[Stored data]
☆ ☆ ☆ ☆ ☆ ☆ ☆

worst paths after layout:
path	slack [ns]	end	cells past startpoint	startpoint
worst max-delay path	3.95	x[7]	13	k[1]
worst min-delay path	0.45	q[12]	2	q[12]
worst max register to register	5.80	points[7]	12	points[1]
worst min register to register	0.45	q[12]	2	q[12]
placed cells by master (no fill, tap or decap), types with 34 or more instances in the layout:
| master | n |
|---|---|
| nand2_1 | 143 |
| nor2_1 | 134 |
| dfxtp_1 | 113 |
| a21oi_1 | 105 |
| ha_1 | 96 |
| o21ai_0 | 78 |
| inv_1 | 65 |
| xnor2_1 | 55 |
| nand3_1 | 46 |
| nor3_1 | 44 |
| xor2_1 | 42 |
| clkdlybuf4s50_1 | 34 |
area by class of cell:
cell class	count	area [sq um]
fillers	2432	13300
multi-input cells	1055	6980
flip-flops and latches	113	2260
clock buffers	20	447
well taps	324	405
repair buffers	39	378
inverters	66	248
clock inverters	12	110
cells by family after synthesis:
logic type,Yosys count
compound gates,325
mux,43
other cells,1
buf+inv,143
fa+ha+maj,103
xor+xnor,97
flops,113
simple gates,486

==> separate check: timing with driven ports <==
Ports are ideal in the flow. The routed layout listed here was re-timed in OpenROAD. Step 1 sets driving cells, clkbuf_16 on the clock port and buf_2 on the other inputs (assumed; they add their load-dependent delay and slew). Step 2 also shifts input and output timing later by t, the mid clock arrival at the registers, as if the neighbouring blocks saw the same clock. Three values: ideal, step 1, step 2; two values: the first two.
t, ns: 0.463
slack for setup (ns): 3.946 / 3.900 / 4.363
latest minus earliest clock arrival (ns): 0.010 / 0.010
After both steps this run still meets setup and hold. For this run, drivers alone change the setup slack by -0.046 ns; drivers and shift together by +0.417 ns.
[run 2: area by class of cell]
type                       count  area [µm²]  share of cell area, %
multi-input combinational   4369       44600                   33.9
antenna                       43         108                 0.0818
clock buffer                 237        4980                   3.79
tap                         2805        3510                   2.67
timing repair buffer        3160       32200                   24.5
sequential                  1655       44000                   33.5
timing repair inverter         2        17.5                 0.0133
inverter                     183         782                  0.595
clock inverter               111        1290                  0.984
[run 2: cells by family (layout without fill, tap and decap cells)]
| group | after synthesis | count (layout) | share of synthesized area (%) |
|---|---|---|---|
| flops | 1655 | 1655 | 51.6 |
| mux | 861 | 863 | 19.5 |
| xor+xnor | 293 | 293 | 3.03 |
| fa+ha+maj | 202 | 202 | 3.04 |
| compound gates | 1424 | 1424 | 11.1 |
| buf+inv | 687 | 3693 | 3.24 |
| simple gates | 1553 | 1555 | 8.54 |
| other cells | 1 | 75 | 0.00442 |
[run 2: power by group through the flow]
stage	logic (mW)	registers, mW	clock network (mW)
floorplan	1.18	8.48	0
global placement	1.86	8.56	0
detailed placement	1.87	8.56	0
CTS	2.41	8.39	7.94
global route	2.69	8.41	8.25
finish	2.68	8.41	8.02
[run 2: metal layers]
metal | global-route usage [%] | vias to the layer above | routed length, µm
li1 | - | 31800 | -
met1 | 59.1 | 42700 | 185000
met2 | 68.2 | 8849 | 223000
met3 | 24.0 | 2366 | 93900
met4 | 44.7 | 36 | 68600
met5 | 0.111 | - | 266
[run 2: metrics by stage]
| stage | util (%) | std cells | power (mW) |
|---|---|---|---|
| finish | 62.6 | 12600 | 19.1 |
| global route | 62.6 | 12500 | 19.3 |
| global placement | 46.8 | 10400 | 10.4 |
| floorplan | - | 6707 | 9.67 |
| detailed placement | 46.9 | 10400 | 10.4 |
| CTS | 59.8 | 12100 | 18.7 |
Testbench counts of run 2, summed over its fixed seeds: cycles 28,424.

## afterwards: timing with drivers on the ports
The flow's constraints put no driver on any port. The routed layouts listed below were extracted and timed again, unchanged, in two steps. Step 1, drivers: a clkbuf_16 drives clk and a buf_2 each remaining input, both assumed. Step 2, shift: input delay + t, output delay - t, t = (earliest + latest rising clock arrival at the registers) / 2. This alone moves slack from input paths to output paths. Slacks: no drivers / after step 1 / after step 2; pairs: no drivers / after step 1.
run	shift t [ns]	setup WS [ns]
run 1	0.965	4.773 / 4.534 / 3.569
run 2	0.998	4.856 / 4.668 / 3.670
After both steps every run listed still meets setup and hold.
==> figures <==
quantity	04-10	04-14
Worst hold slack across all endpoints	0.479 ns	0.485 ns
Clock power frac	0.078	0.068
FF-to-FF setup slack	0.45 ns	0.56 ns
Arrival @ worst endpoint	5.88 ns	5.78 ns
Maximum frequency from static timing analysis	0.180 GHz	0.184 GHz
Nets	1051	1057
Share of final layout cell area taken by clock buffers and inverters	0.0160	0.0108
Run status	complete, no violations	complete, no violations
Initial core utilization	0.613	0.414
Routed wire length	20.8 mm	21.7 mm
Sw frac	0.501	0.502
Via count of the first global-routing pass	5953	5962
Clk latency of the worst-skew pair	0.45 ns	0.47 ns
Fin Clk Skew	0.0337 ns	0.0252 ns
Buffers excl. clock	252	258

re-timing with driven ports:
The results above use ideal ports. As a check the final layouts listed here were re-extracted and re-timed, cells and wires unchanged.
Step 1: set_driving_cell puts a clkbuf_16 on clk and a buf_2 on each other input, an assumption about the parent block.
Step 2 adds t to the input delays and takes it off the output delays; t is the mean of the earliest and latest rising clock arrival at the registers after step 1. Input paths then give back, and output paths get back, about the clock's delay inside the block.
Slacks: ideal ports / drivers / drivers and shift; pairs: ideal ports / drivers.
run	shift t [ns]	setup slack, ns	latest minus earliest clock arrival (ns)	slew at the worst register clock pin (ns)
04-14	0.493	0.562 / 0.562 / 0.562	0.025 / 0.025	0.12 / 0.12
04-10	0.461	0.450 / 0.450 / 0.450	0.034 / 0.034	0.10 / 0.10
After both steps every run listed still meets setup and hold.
Source: an optimization exercise on an open RTL-to-GDS flow (aim: small area). Production flows keep margins and buffers that such runs may drop. In this exercise RTL edits were held to simulation tests only and were not proved equivalent to the original.

## flow/design.v (module list and top-level ports; edited modules follow where they fit)
// module _latency: 27 lines
// module interpolator_raw: 625 lines
// module mxn: 6 lines
// module fa: 6 lines
// module mj: 6 lines
// module ha: 6 lines
// module han: 7 lines
module  interpolator_raw #
(
    parameter D_width = 6
)
(
    input clk,rst,
    input clk_en,
    input din_valid,
    input din_last,
    input [D_width-1:0]dx,dy,
    input [7:0] lu,ru,ld,rd,
    output dout_valid,
    output dout_last,
    output [7:0] p
);
  // ...
==> flow/run.sh <==
#!/bin/bash
# synth_recipe.tcl (not shown) runs the flow's synth.tcl, then flattens the netlist and writes it again
# the make line also repeats each setting of config.mk as NAME=value (left out here)
make -C /OpenROAD-flow-scripts/flow DESIGN_CONFIG=/design/flow/config.mk WORK_HOME=/design/flow/orfs CLKGATE_MAP_FILE= SYNTH_SCRIPT=/design/flow/synth_recipe.tcl finish
==> flow/config.mk <==
export PLATFORM = sky130hd
export DESIGN_NAME = interpolator_raw
export DESIGN_NICKNAME = interpolator_raw
export VERILOG_FILES = /design/flow/design.v
export SDC_FILE = /design/flow/constraint.sdc
export NUM_CORES = 4
export LEC_CHECK = 0
export CAP_MARGIN = 20
export CORE_MARGIN = 2
export CORE_UTILIZATION = 40
export SLEW_MARGIN = 20
export SYNTH_HIERARCHICAL = 1
export SYNTH_MINIMUM_KEEP_SIZE = 0
==> flow/constraint.sdc <==
create_clock -name core_clock -period 5.0 [get_ports {clk}]
set_input_delay 1.0000 -clock core_clock [delete_from_list [all_inputs] [get_ports {clk}]]
set_output_delay 1.0000 -clock core_clock [all_outputs]
set_load 0.01 [all_outputs]
==> impl_metrics.json, run 1 <==
{
  "status": "complete, no violations",
  "tritoncts": "built",
  "layout_common_cells": "mux2i_1, fa_1, buf_4, edfxtp_1, clkdlybuf4s50_1",
  "synth_cell_types": 38,
  "use_met3": 0.0215,
  "drc": 0,
  "crit_path_end": "b_n1[11]",
  "synth_compound_area_frac": 0.0550,
  "finalClockSkew_ns": 0.00875,
  "synth_top_area_cell": "fa_1",
  "synthMuxAreaShare": 0.252,
  "die_w_microns": 138,
  "grt_use_met2": 0.289,
  "yosys-top-cells-count": "mux2i_1, fa_1, edfxtp_1",
  "yosysSeqAreaShare": 0.270,
  "synthArstFlopShare": 0,
  "clk_path_buf_depth": 2,
  "coreArea_sq_um": 17800,
  "grt_usage": 0.162,
  "grt_first_pass_wirelength_mm": 25.6,
  "worstSetupStartpoint": "dx[2]",
  "synth_top_family_by_area": "adder cells"
}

☆ ☆ ☆ ☆ ☆ ☆ ☆

Work request =
Reproduce the entries above exactly, starting at their first line and finishing with the line that contains "o21ai_0 | 78 |".

Solution to this exercise =
worst paths after layout:
path	slack [ns]	end	cells past startpoint	startpoint
worst max-delay path	3.95	x[7]	13	k[1]
worst min-delay path	0.45	q[12]	2	q[12]
worst max register to register	5.80	points[7]	12	points[1]
worst min register to register	0.45	q[12]	2	q[12]
placed cells by master (no fill, tap or decap), types with 34 or more instances in the layout:
| master | n |
|---|---|
| nand2_1 | 143 |
| nor2_1 | 134 |
| dfxtp_1 | 113 |
| a21oi_1 | 105 |
| ha_1 | 96 |
| o21ai_0 | 78 |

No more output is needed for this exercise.